**Exercise prompt**
A line below contains "8'h54, 8'h74: code = 2'd3;", and a later one contains "held_valid <= 1'b0;". Repeat both, with every line between them, exactly.

**Records to use**
===== src/nbc_pkg.sv =====
// Shared constants, command codes and the operation word passed from front to back.
package nbc_pkg;

  localparam int COUNT_BITS = 32;
  localparam int READ_BITS = 32;
  localparam int QUEUE_DEPTH = 2;
  localparam int QUEUE_PTR_BITS = $clog2(QUEUE_DEPTH);

  localparam logic [1:0] CMD_CHAR = 2'd0;
  localparam logic [1:0] CMD_EOL = 2'd1;
  localparam logic [1:0] CMD_READ = 2'd2;
  localparam logic [1:0] CMD_CLEAR = 2'd3;

  localparam logic [4:0] IDX_BASE_FIRST = 5'd0;
  localparam logic [4:0] IDX_BASE_LAST = 5'd3;
  localparam logic [4:0] IDX_PAIR_FIRST = 5'd4;
  localparam logic [4:0] IDX_PAIR_LAST = 5'd19;
  localparam logic [4:0] IDX_BASE_TOTAL = 5'd20;
  localparam logic [4:0] IDX_PAIR_TOTAL = 5'd21;
  localparam logic [4:0] IDX_LINE_TOTAL = 5'd22;

  typedef logic [COUNT_BITS-1:0] count_t;

  typedef struct packed {
    logic       clear;
    logic       base_en;
    logic [1:0] base_code;
    logic       pair_en;
    logic [3:0] pair_code;
    logic       line_en;
    logic       rd_en;
    logic [4:0] rd_idx;
  } op_t;

endpackage


===== src/nucleotide_bigram_counter_core.sv =====
// Top level of the nucleotide and bigram counter: front end, queue and counter back end.
//
//   Channel  Handshake             Word fields
//   input    in_valid, in_stall    cmd, char_byte, counter_index
//   output   out_valid, out_stall  read_value, index_ok
//
// One input word is taken per cycle when the queue has room, and every input
// word yields exactly one output word. An accepted word is written into the
// queue, moves to the registered output once that is free, and leaves there
// when out_stall is low.
// Reset clears all counters and the held nucleotide.
// A stall on the output fills the two-entry queue, after which in_stall rises.
module nucleotide_bigram_counter_core (
  input  logic        clk,
  input  logic        rst,
  input  logic        in_valid,
  output logic        in_stall,
  input  logic [1:0]  cmd,
  input  logic [7:0]  char_byte,
  input  logic [4:0]  counter_index,
  output logic        out_valid,
  input  logic        out_stall,
  output logic [31:0] read_value,
  output logic        index_ok
);
  import nbc_pkg::*;

  op_t  push_op;
  op_t  pop_op;
  logic push;
  logic pop;
  logic full;
  logic nonempty;

  nbc_front u_front (
    .clk           (clk),
    .rst           (rst),
    .in_valid      (in_valid),
    .in_stall      (in_stall),
    .cmd           (cmd),
    .char_byte     (char_byte),
    .counter_index (counter_index),
    .full          (full),
    .push          (push),
    .op            (push_op)
  );

  nbc_queue u_queue (
    .clk      (clk),
    .rst      (rst),
    .push     (push),
    .push_op  (push_op),
    .full     (full),
    .pop      (pop),
    .nonempty (nonempty),
    .pop_op   (pop_op)
  );

  nbc_back u_back (
    .clk        (clk),
    .rst        (rst),
    .nonempty   (nonempty),
    .op         (pop_op),
    .pop        (pop),
    .out_valid  (out_valid),
    .out_stall  (out_stall),
    .read_value (read_value),
    .index_ok   (index_ok)
  );

endmodule


===== src/nbc_front.sv =====
// Front end: accepts input words, decodes bytes and tracks the held nucleotide and line state.
module nbc_front (
  input  logic           clk,
  input  logic           rst,
  input  logic           in_valid,
  output logic           in_stall,
  input  logic [1:0]     cmd,
  input  logic [7:0]     char_byte,
  input  logic [4:0]     counter_index,
  input  logic           full,
  output logic           push,
  output nbc_pkg::op_t   op
);
  import nbc_pkg::*;

  logic       held_valid;
  logic [1:0] held_code;
  logic       line_has_chars;
  logic       held_valid_next;
  logic [1:0] held_code_next;
  logic       line_has_chars_next;
  logic       is_nuc;
  logic [1:0] code;

  always_comb begin
    is_nuc = 1'b1;
    code = 2'd0;
    unique case (char_byte)
      8'h41, 8'h61: code = 2'd0;
      8'h43, 8'h63: code = 2'd1;
      8'h47, 8'h67: code = 2'd2;
      8'h54, 8'h74: code = 2'd3;
      default: is_nuc = 1'b0;
    endcase
  end

  assign in_stall = full;
  assign push = in_valid && !full;

  always_comb begin
    op = '0;
    op.rd_idx = counter_index;
    op.base_code = code;
    op.pair_code = {held_code, code};
    held_valid_next = held_valid;
    held_code_next = held_code;
    line_has_chars_next = line_has_chars;
    unique case (cmd)
      CMD_CHAR: begin
        line_has_chars_next = 1'b1;
        op.base_en = is_nuc;
        op.pair_en = is_nuc && held_valid;
        if (is_nuc && !held_valid) begin
          held_valid_next = 1'b1;
          held_code_next = code;
        end else begin
          held_valid_next = 1'b0;
        end
      end
      CMD_EOL: begin
        op.line_en = line_has_chars;
        held_valid_next = 1'b0;
        line_has_chars_next = 1'b0;
      end
      CMD_READ: begin
        op.rd_en = 1'b1;
      end
      CMD_CLEAR: begin
        op.clear = 1'b1;
        held_valid_next = 1'b0;
        held_code_next = 2'd0;
        line_has_chars_next = 1'b0;
      end
      default: begin
        op.clear = 1'b0;
      end
    endcase
  end

  always_ff @(posedge clk) begin
    if (rst) begin
      held_valid <= 1'b0;
      held_code <= 2'd0;
      line_has_chars <= 1'b0;
    end else if (push) begin
      held_valid <= held_valid_next;
      held_code <= held_code_next;
      line_has_chars <= line_has_chars_next;
    end
  end

endmodule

**Task response**
      8'h54, 8'h74: code = 2'd3;
      default: is_nuc = 1'b0;
    endcase
  end

  assign in_stall = full;
  assign push = in_valid && !full;

  always_comb begin
    op = '0;
    op.rd_idx = counter_index;
    op.base_code = code;
    op.pair_code = {held_code, code};
    held_valid_next = held_valid;
    held_code_next = held_code;
    line_has_chars_next = line_has_chars;
    unique case (cmd)
      CMD_CHAR: begin
        line_has_chars_next = 1'b1;
        op.base_en = is_nuc;
        op.pair_en = is_nuc && held_valid;
        if (is_nuc && !held_valid) begin
          held_valid_next = 1'b1;
          held_code_next = code;
        end else begin
          held_valid_next = 1'b0;
        end
      end
      CMD_EOL: begin
        op.line_en = line_has_chars;
        held_valid_next = 1'b0;
        line_has_chars_next = 1'b0;
      end
      CMD_READ: begin
        op.rd_en = 1'b1;
      end
      CMD_CLEAR: begin
        op.clear = 1'b1;
        held_valid_next = 1'b0;
        held_code_next = 2'd0;
        line_has_chars_next = 1'b0;
      end
      default: begin
        op.clear = 1'b0;
      end
    endcase
  end

  always_ff @(posedge clk) begin
    if (rst) begin
      held_valid <= 1'b0;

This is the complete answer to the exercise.